Wizyta u Lucy

260 16 6
                                    

Obudziłem się, skierowałem rękę w stronę komody wymacując swój telefon. Chwyciłem za niego i zerknąłem która jest godzina. Była 7:20 oczywiscie nie mogłem już spać, bo nie jestem typem śpiocha. Wstałem udałem się w stronę łazienki w celu ogolenia się. Twarz miałem jakaś zmęczona, chyba po wczorajszej podróży, oczy podkrążone błękitne.
Ogoliłem się i ułożyłem swoje ciemne, krotkie włosy na żel.
Zrobiłem kawę, usiadłem na kanapie i uruchomiłem laptopa. Zacząłem szukać sklepu z narzędziami ponieważ nie wziąłem ich ze sobą gdy sie przeprowadzałem.

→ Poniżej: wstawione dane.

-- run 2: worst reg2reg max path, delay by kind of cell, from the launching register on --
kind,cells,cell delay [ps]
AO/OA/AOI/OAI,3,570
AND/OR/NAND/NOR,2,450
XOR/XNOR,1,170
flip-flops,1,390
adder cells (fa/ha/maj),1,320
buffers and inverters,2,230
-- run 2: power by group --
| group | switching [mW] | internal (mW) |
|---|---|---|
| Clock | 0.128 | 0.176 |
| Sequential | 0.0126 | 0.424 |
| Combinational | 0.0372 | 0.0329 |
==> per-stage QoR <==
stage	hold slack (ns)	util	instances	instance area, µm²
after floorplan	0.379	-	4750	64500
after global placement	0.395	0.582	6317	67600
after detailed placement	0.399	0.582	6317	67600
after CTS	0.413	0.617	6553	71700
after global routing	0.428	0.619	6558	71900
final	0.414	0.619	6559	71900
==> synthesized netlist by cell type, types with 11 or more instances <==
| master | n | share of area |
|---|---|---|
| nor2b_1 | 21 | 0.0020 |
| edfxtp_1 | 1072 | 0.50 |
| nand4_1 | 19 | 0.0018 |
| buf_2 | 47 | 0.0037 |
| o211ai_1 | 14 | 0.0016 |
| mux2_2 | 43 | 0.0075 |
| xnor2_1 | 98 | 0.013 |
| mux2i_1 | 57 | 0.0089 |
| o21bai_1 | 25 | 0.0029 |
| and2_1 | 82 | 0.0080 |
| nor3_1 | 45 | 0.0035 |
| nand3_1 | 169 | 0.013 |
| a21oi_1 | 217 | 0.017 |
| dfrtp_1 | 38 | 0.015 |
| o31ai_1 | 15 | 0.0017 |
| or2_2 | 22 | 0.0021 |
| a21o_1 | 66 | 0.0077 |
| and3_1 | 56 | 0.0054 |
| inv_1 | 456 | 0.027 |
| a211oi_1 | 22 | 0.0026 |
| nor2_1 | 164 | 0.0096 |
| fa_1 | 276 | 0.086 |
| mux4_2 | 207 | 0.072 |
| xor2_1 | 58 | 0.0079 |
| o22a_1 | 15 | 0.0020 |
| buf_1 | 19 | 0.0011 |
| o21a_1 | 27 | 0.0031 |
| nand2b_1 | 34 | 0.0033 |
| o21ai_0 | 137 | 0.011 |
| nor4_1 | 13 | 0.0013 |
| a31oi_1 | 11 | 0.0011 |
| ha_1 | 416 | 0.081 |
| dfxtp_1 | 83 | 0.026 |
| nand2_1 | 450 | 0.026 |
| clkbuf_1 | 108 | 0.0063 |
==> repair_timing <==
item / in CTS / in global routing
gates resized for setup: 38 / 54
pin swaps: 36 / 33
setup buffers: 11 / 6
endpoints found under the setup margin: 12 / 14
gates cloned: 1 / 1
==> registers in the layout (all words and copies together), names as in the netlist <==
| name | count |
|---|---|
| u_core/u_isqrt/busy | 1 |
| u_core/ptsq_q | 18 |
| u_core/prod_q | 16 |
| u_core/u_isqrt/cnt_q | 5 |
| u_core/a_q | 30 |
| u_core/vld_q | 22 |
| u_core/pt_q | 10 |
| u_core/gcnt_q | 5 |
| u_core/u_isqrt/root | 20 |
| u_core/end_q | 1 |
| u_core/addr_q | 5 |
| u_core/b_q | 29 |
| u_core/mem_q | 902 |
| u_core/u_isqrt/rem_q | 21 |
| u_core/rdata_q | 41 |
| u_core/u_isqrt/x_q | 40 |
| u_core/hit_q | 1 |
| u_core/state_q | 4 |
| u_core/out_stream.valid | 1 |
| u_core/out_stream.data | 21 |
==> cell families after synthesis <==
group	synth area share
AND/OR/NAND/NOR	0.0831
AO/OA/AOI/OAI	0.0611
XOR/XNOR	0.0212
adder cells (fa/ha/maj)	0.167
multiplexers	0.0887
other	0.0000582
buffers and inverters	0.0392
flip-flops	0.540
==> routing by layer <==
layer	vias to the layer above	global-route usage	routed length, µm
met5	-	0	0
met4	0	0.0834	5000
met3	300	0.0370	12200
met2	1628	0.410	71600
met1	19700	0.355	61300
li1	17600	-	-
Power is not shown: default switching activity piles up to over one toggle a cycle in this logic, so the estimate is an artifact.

Dopiłem kawę, przebrałem się i wyjechałem do sklepu po narzędzia, kupiłem dużą szafkę narzedziową z wyposażeniem. Na początek powinna wystarczyć. Rozpakowałem ją w garażu po czym poszedłem do mojej sąsiadki.

Miała dość duży biały dom z garażem, przed którym stało jej auto - Ford. Wszedłem przez furtkę i zadzwoniłem dzwonkiem. Drzwi się otworzyły a w nich stała uśmiechnięta Lucy. Zaprosiła mnie do środka, ściągnąłem buty i przeszliśmy do kuchni. Usiadłem, Lucy wyciągnęła ciasto z piekarnika i zaczęła je kroić.

-Mam nadzieję, że lubisz jabłecznik - powiedziała Lucy

-Skłamałbym mówiąc, że nie -odpowiedziałem gdy Lucy nałożyła mi duży kawałek ciasta. Posypanego cukrem pudrem.

Zjadłem spokojnie delektując się pysznym ciastem.
-Jeździsz na zloty swoim autem? - zapytała Lucy

- Dawniej jeździłem, a czemu pytasz?

-Słyszałam że w sobotę jest zlot grupy Vag w Wawie

-W sumie warto by było się tam pojawić, chciałabyś się tam zabrać ze mną? - zapytałem

-Jasne, nigdy jeszcze nie byłam na takiej imprezie

-To fajnie, spodoba Ci się

Wyciągliśmy telefony i wymieniliśmy się numerami.
Stwierdziłem że starczy tych pogawędek, najwyższy czas udać się do jej samochodu i zobaczyć co mu dolega.

Lucy zabrała kluczyki i wyszliśmy na podwórko.
-Co się z nim dzieję? - zapytałem
-Przekręcam kluczyk i nie chce odpalić, kontrolki przygasają - odpowiedziała
-Otwórz maskę a ja idę, po parę rzeczy do siebie.

Poszedłem do swojego garażu po klucze grzechotkowe, płaską dziesiątkę i stary akumulator z golfa który ostatnio zmieniłem na większy.

Gdy wróciłem odłączylem i wyjąłem stary akumulator Lucy i założyłem swój.
-Okey spróbuj go odpalić -powiedziałem do Lucy
Samochód "ożył" odpalił bez najmniejszego problemu.
-Musisz kupić nowy akumulator, bo ten już się do niczego nie nadaje.

-Dzięki Jack polece cię znajomym, szybko będziesz miał robotę.

-Nie ma za co Lucy, czego się nie robi dla sąsiadki - odpowiedziałem, po czym pożegnaliśmy się ponieważ Lucy niedługo miała iść do pracy.